§ **Requirement**
Each line from the one that has "detailedPlace.worstSlack_ns: -0.0373" through the end of the entries below must be written out exactly; leave out all other lines.

§ **Source information**
....
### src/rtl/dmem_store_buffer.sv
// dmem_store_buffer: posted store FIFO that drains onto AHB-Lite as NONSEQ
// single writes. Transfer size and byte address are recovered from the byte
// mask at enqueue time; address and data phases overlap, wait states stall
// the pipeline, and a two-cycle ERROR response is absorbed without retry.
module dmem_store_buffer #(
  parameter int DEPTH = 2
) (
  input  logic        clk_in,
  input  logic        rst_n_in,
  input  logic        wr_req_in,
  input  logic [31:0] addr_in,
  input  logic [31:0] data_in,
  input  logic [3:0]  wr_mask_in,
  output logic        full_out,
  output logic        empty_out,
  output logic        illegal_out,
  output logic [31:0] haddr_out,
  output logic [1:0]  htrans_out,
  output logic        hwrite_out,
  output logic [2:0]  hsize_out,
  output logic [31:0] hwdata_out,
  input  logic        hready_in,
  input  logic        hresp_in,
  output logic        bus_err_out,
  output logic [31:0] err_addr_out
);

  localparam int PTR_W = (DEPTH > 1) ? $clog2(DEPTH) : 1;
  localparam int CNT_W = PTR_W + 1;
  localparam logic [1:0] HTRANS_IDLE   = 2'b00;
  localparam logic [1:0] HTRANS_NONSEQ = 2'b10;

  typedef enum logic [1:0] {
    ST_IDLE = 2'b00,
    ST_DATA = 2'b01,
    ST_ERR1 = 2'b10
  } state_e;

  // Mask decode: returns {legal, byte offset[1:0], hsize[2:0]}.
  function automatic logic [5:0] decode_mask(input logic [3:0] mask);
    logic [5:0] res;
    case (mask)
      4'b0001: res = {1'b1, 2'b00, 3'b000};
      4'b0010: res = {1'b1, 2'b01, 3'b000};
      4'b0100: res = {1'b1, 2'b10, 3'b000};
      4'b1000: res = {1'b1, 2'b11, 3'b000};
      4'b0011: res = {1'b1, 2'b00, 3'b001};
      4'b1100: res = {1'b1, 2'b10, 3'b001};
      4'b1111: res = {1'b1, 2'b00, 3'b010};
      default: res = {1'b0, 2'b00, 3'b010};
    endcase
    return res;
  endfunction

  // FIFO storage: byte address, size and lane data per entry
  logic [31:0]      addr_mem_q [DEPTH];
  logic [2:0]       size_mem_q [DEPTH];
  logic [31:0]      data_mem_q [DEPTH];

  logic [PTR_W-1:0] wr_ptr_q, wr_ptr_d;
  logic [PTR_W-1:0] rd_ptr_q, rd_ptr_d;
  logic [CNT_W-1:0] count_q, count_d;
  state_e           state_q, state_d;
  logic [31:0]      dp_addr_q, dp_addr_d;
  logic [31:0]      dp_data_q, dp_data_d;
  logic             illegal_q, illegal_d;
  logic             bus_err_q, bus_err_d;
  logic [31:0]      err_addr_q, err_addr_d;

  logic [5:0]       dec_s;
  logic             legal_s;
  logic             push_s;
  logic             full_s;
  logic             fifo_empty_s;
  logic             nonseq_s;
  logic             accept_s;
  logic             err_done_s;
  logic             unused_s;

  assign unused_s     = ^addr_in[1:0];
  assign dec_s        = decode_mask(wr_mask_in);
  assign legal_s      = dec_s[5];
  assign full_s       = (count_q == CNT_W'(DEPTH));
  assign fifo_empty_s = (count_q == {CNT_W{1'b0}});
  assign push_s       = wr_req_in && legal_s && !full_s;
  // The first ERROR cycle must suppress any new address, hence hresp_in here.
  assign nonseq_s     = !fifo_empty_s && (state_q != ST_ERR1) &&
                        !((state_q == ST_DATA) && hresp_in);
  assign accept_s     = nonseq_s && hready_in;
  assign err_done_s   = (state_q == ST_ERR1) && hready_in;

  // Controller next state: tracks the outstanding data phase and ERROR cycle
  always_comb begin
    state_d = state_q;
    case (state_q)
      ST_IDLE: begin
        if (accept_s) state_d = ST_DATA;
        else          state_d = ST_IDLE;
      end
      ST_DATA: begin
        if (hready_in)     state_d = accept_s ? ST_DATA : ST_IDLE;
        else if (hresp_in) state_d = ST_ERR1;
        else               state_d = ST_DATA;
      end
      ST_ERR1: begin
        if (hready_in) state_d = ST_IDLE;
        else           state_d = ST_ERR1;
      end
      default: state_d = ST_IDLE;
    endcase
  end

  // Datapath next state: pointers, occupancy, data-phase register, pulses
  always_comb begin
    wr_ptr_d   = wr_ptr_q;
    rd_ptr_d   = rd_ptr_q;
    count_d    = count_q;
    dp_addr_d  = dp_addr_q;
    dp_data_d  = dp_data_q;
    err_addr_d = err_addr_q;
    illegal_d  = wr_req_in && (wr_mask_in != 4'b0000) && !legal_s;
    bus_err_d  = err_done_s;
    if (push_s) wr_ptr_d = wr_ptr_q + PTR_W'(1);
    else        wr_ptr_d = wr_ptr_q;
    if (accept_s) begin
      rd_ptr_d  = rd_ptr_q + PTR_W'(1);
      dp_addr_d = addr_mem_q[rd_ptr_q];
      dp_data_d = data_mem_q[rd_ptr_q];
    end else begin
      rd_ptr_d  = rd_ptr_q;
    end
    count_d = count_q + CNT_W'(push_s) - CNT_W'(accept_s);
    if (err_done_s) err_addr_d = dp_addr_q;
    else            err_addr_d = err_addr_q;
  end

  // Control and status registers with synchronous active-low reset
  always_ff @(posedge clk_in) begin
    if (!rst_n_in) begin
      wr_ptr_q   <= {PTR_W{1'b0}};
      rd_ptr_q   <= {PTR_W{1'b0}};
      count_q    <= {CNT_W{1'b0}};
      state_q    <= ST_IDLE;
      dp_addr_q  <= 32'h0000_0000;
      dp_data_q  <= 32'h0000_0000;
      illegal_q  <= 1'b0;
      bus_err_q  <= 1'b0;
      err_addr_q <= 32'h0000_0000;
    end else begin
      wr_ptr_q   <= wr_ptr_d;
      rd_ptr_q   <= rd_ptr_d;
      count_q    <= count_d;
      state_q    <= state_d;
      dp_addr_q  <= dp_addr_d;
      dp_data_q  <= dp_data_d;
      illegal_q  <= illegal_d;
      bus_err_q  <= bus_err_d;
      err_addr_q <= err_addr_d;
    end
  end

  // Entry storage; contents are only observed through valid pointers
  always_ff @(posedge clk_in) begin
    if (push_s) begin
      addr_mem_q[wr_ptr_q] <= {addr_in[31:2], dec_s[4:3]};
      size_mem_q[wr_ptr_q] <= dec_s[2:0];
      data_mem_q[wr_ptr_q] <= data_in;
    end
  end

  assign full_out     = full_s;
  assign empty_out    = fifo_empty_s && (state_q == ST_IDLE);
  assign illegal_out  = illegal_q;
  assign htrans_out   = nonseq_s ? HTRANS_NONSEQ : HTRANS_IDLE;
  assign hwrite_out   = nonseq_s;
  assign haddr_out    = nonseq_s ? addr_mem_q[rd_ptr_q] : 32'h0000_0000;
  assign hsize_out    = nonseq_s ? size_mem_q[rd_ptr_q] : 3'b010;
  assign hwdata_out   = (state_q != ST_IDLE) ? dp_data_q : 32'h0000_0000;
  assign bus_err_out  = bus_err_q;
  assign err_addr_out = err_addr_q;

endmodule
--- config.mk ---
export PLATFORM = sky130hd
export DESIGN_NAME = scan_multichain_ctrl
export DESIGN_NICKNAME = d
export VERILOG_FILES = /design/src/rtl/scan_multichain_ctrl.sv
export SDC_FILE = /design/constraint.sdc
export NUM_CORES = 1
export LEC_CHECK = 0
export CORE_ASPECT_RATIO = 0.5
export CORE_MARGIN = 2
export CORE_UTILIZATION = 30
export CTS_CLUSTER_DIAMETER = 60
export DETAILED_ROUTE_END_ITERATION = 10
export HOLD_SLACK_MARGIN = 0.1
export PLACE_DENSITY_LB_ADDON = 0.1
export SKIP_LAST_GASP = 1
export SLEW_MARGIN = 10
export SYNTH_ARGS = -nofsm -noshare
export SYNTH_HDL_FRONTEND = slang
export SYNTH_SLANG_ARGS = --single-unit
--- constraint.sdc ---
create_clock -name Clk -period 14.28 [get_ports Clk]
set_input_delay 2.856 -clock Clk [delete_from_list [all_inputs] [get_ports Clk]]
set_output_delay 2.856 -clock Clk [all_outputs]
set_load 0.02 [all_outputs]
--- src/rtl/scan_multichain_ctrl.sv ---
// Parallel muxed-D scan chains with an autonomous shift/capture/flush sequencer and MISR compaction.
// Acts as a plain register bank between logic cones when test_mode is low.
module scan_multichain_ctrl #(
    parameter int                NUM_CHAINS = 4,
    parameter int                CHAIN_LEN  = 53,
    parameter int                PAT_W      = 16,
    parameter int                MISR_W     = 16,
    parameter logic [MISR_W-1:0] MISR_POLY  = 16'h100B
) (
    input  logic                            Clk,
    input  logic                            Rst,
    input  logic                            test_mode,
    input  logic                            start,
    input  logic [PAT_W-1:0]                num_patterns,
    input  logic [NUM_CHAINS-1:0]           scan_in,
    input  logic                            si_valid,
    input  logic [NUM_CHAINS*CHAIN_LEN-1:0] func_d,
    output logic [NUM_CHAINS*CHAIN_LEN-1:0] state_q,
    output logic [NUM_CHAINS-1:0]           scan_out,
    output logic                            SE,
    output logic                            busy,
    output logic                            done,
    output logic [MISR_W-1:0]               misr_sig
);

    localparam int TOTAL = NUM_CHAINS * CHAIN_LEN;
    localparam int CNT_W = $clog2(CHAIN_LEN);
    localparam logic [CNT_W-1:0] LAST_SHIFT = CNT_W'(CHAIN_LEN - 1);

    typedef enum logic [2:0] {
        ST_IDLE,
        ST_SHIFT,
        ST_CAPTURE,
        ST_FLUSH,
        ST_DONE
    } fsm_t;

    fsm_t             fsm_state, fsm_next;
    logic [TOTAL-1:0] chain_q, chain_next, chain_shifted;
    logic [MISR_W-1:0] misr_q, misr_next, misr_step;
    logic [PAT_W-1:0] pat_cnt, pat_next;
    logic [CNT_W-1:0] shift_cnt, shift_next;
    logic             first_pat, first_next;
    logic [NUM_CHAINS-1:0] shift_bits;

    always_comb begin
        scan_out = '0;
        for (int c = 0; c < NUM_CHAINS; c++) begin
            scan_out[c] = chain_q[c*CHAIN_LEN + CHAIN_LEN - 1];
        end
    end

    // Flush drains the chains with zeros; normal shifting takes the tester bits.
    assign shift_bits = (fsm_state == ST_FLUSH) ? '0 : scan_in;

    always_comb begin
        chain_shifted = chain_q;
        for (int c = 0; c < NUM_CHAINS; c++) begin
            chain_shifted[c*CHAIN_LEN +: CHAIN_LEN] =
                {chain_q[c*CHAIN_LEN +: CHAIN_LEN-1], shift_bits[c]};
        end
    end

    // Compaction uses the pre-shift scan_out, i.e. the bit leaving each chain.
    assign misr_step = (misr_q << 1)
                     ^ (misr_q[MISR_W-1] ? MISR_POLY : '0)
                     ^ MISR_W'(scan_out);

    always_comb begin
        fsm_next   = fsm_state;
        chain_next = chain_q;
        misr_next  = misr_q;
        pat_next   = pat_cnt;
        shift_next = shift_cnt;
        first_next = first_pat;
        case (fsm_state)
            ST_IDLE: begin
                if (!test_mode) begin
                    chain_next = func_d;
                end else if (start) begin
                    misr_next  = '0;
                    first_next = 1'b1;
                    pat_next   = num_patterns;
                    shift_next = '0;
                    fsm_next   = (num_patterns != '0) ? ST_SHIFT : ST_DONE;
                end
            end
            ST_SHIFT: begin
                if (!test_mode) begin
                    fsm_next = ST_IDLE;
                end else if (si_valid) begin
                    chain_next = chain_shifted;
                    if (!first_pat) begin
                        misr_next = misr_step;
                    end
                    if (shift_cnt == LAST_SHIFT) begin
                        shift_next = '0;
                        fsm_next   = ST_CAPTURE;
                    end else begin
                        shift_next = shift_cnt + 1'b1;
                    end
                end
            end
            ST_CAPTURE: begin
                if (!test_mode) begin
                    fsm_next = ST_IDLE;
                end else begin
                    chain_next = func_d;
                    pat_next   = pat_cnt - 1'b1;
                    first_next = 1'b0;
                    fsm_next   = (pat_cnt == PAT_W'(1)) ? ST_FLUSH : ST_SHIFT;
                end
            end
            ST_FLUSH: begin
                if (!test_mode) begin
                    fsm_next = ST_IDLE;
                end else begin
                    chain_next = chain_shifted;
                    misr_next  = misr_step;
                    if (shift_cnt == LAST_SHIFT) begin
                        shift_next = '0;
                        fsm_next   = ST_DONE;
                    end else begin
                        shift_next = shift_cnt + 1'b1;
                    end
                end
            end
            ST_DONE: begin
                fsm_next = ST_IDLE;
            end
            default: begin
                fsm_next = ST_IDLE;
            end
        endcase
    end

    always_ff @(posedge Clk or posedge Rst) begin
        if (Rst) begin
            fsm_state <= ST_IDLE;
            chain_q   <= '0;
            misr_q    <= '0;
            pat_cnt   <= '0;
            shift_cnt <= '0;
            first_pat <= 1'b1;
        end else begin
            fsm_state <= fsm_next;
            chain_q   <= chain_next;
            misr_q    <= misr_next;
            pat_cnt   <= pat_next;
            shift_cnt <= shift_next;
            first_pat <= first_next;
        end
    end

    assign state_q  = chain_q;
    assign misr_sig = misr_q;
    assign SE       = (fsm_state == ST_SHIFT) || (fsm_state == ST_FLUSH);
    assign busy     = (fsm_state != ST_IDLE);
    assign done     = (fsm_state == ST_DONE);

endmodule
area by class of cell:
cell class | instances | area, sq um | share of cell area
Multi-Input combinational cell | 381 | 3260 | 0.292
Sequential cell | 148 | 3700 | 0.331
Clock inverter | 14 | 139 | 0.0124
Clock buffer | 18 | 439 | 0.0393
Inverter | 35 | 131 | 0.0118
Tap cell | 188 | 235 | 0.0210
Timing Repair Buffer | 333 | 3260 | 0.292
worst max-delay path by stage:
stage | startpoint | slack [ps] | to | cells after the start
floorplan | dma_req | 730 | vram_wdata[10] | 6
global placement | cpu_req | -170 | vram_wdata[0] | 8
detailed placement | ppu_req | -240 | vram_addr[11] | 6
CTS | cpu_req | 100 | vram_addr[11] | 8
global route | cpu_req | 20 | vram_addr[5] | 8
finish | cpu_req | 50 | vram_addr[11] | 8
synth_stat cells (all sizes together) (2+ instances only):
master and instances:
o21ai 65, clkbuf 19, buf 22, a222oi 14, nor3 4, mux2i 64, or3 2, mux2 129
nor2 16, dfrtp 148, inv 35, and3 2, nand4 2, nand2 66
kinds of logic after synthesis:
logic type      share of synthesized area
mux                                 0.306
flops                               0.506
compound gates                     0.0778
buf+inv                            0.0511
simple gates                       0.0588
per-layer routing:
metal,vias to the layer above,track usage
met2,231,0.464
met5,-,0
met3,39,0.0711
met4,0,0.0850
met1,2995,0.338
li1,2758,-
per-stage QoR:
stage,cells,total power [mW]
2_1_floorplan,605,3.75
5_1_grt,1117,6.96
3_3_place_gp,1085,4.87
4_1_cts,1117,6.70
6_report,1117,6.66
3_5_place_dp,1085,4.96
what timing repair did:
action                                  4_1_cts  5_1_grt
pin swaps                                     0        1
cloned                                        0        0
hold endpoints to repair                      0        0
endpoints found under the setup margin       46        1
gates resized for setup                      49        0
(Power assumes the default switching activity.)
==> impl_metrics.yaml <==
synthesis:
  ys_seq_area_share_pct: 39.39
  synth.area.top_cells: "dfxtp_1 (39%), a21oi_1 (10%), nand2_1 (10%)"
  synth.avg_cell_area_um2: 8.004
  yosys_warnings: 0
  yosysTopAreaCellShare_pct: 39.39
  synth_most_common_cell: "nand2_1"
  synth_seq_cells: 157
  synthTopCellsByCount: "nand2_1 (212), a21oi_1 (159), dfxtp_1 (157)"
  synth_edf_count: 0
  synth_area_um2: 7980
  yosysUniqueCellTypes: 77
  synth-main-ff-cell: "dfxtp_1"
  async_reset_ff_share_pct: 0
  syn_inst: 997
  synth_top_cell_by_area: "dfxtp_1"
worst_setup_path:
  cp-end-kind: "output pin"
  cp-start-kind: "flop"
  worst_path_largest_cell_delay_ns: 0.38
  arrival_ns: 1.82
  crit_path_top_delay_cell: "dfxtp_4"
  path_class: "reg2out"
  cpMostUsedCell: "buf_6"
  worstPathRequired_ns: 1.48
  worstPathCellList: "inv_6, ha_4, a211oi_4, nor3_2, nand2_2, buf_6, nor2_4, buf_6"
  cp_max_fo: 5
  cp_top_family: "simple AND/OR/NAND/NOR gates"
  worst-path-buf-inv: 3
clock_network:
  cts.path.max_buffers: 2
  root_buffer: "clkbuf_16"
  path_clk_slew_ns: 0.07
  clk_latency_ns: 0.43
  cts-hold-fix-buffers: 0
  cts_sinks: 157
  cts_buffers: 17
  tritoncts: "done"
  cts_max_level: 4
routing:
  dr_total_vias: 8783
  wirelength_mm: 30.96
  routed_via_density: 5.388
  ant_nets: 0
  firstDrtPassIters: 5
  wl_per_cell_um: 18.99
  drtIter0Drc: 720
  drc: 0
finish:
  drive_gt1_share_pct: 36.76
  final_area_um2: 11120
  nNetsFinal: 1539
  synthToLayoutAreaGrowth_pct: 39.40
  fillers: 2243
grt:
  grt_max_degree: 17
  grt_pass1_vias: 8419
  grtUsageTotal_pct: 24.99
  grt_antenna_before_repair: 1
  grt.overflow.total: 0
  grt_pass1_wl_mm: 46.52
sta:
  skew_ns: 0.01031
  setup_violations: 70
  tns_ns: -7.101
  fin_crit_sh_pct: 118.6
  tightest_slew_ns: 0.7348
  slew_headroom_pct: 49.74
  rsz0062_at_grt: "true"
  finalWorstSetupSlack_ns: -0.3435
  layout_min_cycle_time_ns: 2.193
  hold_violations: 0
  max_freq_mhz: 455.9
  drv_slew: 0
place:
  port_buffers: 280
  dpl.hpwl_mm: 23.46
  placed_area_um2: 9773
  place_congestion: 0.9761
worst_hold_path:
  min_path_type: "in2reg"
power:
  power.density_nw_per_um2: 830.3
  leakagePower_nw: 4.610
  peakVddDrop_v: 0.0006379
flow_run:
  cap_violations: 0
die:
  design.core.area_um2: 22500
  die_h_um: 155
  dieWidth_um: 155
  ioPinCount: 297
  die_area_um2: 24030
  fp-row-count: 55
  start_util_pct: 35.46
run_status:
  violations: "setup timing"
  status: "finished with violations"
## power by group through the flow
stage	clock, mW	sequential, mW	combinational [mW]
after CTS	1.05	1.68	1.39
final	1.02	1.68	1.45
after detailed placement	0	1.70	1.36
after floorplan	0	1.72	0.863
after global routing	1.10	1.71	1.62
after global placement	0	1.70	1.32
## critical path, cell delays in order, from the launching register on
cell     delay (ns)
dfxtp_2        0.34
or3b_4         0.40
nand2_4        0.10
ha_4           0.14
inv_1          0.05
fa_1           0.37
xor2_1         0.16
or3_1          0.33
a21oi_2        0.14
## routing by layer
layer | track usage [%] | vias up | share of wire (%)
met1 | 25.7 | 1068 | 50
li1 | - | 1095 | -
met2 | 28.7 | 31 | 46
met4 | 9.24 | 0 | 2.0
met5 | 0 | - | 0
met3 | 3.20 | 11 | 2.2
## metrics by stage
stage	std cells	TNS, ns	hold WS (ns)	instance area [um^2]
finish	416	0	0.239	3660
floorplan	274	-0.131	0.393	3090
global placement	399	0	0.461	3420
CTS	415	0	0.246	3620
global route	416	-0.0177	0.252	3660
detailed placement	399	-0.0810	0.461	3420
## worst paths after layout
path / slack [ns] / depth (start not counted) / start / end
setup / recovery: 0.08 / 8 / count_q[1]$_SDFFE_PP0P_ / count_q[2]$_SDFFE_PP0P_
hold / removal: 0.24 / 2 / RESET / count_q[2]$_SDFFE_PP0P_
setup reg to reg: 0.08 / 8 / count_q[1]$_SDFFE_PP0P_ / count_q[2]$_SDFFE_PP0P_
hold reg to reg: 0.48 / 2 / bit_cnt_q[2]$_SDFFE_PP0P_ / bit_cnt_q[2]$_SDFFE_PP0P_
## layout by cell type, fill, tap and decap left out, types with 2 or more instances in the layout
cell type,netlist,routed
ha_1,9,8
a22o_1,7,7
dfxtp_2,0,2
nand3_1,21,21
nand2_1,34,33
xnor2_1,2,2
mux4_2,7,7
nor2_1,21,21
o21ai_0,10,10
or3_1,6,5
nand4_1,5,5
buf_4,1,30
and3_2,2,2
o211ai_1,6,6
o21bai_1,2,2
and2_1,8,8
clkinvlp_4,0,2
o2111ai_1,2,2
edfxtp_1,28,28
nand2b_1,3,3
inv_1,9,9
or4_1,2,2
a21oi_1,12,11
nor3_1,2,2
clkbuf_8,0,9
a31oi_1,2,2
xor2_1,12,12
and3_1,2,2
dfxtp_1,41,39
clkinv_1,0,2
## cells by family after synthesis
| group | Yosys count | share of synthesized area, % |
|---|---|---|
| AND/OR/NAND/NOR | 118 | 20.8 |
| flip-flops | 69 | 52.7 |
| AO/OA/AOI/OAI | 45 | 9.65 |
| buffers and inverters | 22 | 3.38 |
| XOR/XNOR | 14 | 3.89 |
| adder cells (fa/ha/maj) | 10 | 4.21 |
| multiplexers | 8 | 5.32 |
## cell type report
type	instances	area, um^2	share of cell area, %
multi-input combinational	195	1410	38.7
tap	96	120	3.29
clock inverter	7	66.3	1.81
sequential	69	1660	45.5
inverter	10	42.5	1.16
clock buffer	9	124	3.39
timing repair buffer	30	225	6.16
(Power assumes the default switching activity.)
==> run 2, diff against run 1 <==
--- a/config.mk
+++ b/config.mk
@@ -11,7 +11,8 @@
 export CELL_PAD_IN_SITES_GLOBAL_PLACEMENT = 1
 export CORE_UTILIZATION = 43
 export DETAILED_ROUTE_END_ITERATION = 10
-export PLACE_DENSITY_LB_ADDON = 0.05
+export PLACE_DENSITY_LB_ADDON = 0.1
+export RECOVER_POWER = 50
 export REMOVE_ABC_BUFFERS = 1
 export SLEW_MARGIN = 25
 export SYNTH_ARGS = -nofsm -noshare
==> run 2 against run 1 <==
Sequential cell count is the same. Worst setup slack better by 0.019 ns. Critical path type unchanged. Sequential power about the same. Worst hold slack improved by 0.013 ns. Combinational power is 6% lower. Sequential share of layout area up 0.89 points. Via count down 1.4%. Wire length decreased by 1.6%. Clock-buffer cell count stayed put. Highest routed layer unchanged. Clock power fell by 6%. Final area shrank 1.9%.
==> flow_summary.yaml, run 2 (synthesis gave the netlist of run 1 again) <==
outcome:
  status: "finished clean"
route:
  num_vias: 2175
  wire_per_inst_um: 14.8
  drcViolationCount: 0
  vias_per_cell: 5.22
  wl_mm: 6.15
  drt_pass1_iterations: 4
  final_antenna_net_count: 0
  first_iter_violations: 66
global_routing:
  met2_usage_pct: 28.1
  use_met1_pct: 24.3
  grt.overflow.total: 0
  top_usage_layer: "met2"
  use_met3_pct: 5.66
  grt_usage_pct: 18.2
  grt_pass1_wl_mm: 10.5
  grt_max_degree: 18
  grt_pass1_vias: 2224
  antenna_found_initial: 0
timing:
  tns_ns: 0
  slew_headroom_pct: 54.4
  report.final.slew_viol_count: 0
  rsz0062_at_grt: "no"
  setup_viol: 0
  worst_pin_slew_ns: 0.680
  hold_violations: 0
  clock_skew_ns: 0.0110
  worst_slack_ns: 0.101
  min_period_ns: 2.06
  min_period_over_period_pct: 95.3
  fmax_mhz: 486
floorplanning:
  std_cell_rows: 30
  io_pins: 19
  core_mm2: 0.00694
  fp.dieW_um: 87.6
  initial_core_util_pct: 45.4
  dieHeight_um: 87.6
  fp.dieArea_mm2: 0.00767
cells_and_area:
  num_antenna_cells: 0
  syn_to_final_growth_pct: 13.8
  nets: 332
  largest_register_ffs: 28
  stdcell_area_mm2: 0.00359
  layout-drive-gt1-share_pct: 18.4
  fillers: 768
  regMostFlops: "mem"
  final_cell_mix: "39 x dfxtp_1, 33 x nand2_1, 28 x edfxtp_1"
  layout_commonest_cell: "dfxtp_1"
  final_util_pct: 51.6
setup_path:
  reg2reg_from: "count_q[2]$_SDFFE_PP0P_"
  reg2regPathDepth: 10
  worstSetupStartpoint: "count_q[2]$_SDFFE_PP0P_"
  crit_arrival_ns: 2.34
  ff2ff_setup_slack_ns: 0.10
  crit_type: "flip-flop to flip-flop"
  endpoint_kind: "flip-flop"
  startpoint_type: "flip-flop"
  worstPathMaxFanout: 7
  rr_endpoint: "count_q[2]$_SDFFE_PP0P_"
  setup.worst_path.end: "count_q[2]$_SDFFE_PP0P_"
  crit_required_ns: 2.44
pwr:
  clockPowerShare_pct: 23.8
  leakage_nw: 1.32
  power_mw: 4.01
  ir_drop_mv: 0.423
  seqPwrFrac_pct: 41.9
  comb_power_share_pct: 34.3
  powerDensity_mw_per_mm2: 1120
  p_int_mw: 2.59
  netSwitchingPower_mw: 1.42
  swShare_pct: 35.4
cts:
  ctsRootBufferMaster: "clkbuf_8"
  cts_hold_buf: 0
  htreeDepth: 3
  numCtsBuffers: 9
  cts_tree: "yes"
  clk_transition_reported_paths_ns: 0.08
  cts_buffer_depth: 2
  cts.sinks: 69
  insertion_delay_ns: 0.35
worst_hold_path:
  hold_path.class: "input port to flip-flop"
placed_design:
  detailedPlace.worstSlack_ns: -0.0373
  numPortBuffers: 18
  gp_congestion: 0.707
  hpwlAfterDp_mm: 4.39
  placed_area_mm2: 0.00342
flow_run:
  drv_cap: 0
....
§ **Written answer**
  detailedPlace.worstSlack_ns: -0.0373
  numPortBuffers: 18
  gp_congestion: 0.707
  hpwlAfterDp_mm: 4.39
  placed_area_mm2: 0.00342
flow_run:
  drv_cap: 0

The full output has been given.